Have small and frequent meals – Fasting doesn’t mean starving. “This fast’s purpose is to include superfoods in the diet that give a boost to the body’s immune system and are light for the gut. Have small, frequent, and light meals. This helps to keep balanced energy levels and also prevents dropping of blood sugar levels,” said Goyal.

Hydration is the key – Hydration is very important whenever you are fasting. Most of the time, when we feel hungry we are actually dehydrated. “Along with this, dehydration makes a person feel lazy and lethargic, adding to troubles. Keep sipping water, lemon water, coconut water, buttermilk etc. Along with water, electrolyte replenishment is also essential for the body,” Goyal shared.

Pair vegetables with potato – This fast allows the consumption of tuberous vegetables such as potato, sweet potato, colocasia etc. Having starchy vegetables alone will cause blood sugar levels to spike quickly. So, in order to balance the meal, have any fibrous vegetables like spinach, tomato, pumpkin etc.

Looking at ways of cooking – Balance calories and nutrition by the way of cooking. The superfoods consumed in such fasts – buckwheat, amaranth, potato, sweet potato etc. are all loaded with vitamins and minerals. “We all know that most of these are heat liable i.e. the nutrients in them are lost by cooking at high temperatures. So the crux is to avoid deep-frying vegetables. Use different cooking methods like baking, roasting, or grilling. This will preserve the nutritional value, along with lower calorific value,” Goyal mentioned.

Here’s what you should include (Source: Getty Images/Thinkstock)

Wean with amaranth protein – This is not regularly consumed but Rajgira/seel (local names) is a good source of protein from all the foods allowed in Sawan fast (4g/30g). Also, dairy products, preferably the ones low in fat also add on to the ‘nitrogen-containing nutrient’.

“Use kuttu ka atta to make rotis, uttapams, dosa etc. It is a pseudocereal that has high iron content (4.65 mg/30g), much higher than wheat, rice, and ragi. Also, its protein content is comparably higher than that of other cereals,” Goyal said.

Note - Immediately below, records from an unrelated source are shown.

`flow/design.v`:
```
module mux4 (
   input  wire [31:0] entr0, entr1, entr2, entr3,
   input  wire [1:0]  sel,
   output wire [31:0] saida
);
initial
begin
   saida <= 32'd0;
end
always @(*)
begin
   case (sel)
      2'b00:
         saida <= entr0;
      2'b01:
         saida <= entr1;
      2'b10:
         saida <= entr2;
      2'b11:
         saida <= entr3;
   endcase
end
endmodule
```
`flow/run.sh`:
```
#!/bin/bash
# OpenROAD 26Q1-2900-gdf79404cd8, Yosys 0.63+post, stock flow scripts
make -C /OpenROAD-flow-scripts/flow DESIGN_CONFIG=/design/flow/config.mk WORK_HOME=/design/flow/orfs finish
```
`flow/config.mk`:
```
export PLATFORM = sky130hd
export DESIGN_NAME = mux4
export DESIGN_NICKNAME = mux4
export VERILOG_FILES = /design/flow/design.v
export SDC_FILE = /design/flow/constraint.sdc
export NUM_CORES = 4
export LEC_CHECK = 1
export CORE_AREA = 10 10 95 95
export DIE_AREA = 0 0 105 105
```
`flow/constraint.sdc`:
```
current_design mux4

set clk_period 1.0
set clk_io_pct 0.2

create_clock -name clk0 -period $clk_period

set non_clock_inputs [all_inputs -no_clocks]
set_input_delay [expr $clk_period * $clk_io_pct] -clock clk0 $non_clock_inputs
set_output_delay [expr $clk_period * $clk_io_pct] -clock clk0 [all_outputs]
```
==> flow_summary.toml <==
# yosys + openroad results
[die]
fp_util = 0.1179
rows = 30
ios = 162
chipArea_um2 = 11030
fp.dieH_um = 105
die_x_um = 105
core_area_um2 = 6907

[grt]
grt_pass1_vias = 1510
overflow = 0
grt_max_degree = 15
grt_pass1_wl_um = 9480
antenna_found_initial = 1
grt_usage = 0.1125

[worst_setup_path]
cp.arrival_ps = 1120
crit_type = "primary input to output pin"
end_kind = "output pin"
cp.required_ps = 800
startpoint_type = "primary input"
worst-path-max-fanout = 7

[layout]
stdcell_count = 301
seq_area_um2 = 0
layout_top_cell = "dlygate4sd2_1"
ff_count = 0
areaGrowthSynthToFinish_pct = 191.1
drive_above_1_share = 0.3725
nClkBuffers = 0
final_core_util = 0.3433
mostFrequentLayoutCells = "dlygate4sd2_1, buf_2, mux4_2"

[logic_synthesis]
syn_inst = 39
syn_area_per_cell_um2 = 20.89
postSynthSeqShare = 0
yosys-stat-area_um2 = 814.5
ys_types = 5
yosys_cells = 39
ys_warn_count = 6
syn_area_um2 = 814.5

[power]
p_leak_uw = 0.001122
power_uw = 861.8
powerDensity_nw_per_um2 = 363.5
peakVddDrop_mv = 0.1345

[job]
maxCapViolCount = 0
tool_warnings = 35

[final_timing]
fin_crit_ps = 1325
rsz0062_at_grt = "yes"
slew_headroom = 0.8739
final-setup-viol-count = 32
fmax_mhz = 754.9
slew_violations = 0
fin_crit_sh = 1.325
finalHoldViolCount = 0
worstMarginPinSlew_ps = 189.2
tns_ps = -9427
worst_slack_ps = -324.7

[route]
drtIter0Drc = 20
drc_errors = 0
wire_per_inst_um = 21.81
routed-wl-met3_um = 807
finalWirelength_um = 6565
ant_nets = 0
top_layer = "met4"
wl_met1_um = 2804
drtPass1Iterations = 2
wl_met2_um = 2932
vias = 1257
viasPerCell = 4.176

[worst_hold_path]
worstHoldPathCells = 3
hp-start = "entr0[12]"
hold_end = "saida[12]"
min_path_type = "primary input to output pin"

[run_status]
outcome = "finished, violations left"
violations = "setup timing"

[placement]
placed_cells = 295
gp_congestion = 0.7771
place_ws_ps = -956.7
dp_hpwl_um = 5593
numPortBuffers = 162

[clock_network]
cts-hold-fix-buffers = 0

Tracking the snacking – Make sure to refrain from all those namkeen packets of chips and bhujia and have healthy snacks instead.

“Have a fruit salad when hungry. A handful of nuts will also keep you full. You can also have a small serving of baked or steamed sweet potato. Roasted makhanas work wonders for offering satiety (keep a check on the number of makhanas you consume),” Goyal said.

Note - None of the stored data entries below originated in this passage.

===== flow/design.v =====
`timescale 1ns / 1ps
`default_nettype none
module lc4_regfile_ss #(parameter n = 16)
   (input  wire         clk,
    input  wire         gwe,
    input  wire         rst,
    input  wire [  2:0] i_rs_A,       
    output wire [n-1:0] o_rs_data_A,  
    input  wire [  2:0] i_rt_A,       
    output wire [n-1:0] o_rt_data_A,  
    input  wire [  2:0] i_rs_B,       
    output wire [n-1:0] o_rs_data_B,  
    input  wire [  2:0] i_rt_B,       
    output wire [n-1:0] o_rt_data_B,  
    input  wire [  2:0]  i_rd_A,      
    input  wire [n-1:0]  i_wdata_A,   
    input  wire          i_rd_we_A,   
    input  wire [  2:0]  i_rd_B,      
    input  wire [n-1:0]  i_wdata_B,   
    input  wire          i_rd_we_B    
    );
    wire [7:0][n-1:0] registers;
    for (genvar i = 0; i < 8; i = i + 1) begin
        lc4_single_register #(n) r(.register_number(i[2:0]), .read_data(registers[i]), .i_rd_A(i_rd_A), .i_wdata_A(i_wdata_A), .i_rd_we_A(i_rd_we_A), .i_rd_B(i_rd_B), .i_wdata_B(i_wdata_B), .i_rd_we_B(i_rd_we_B), .clk(clk), .gwe(gwe), .rst(rst));
    end
    lc4_register_fetch #(n) rsA(.read_port(i_rs_A), .read_data(o_rs_data_A), .registers(registers), .i_rd_A(i_rd_A), .i_wdata_A(i_wdata_A), .i_rd_we_A(i_rd_we_A), .i_rd_B(i_rd_B), .i_wdata_B(i_wdata_B), .i_rd_we_B(i_rd_we_B));
    lc4_register_fetch #(n) rtA(.read_port(i_rt_A), .read_data(o_rt_data_A), .registers(registers), .i_rd_A(i_rd_A), .i_wdata_A(i_wdata_A), .i_rd_we_A(i_rd_we_A), .i_rd_B(i_rd_B), .i_wdata_B(i_wdata_B), .i_rd_we_B(i_rd_we_B));
    lc4_register_fetch #(n) rsB(.read_port(i_rs_B), .read_data(o_rs_data_B), .registers(registers), .i_rd_A(i_rd_A), .i_wdata_A(i_wdata_A), .i_rd_we_A(i_rd_we_A), .i_rd_B(i_rd_B), .i_wdata_B(i_wdata_B), .i_rd_we_B(i_rd_we_B));
    lc4_register_fetch #(n) rtB(.read_port(i_rt_B), .read_data(o_rt_data_B), .registers(registers), .i_rd_A(i_rd_A), .i_wdata_A(i_wdata_A), .i_rd_we_A(i_rd_we_A), .i_rd_B(i_rd_B), .i_wdata_B(i_wdata_B), .i_rd_we_B(i_rd_we_B));
endmodule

Have a deep sleep – Fasting also requires your body to rest and relax, urged Goyal. “7-8 hours of good quality sleep will keep the person active. Moreover, adequate sleep decreases the hunger cravings and a person tends to eat less. Lethargy and boredom invite cravings,” pointed out Goyal.

Bharathi Kumar, dietician, Fortis Hospital, Nagarbhavi, Bangalore listed some additional measures.

“It’s advisable to restrict the intake of sugary foods and beverages such as sweets, sugary drinks, and desserts. These can cause rapid spikes in blood sugar levels, resulting in subsequent energy crashes,” said Kumar.

She also added that one must reduce the consumption of deep-fried and oily foods as they contain unhealthy fats that can lead to digestive issues.

While moderate caffeine intake is generally acceptable, excessive consumption can lead to dehydration and disrupt sleep patterns. “Opt for herbal teas or decaffeinated alternatives during fasting hours,” Kumar mentioned.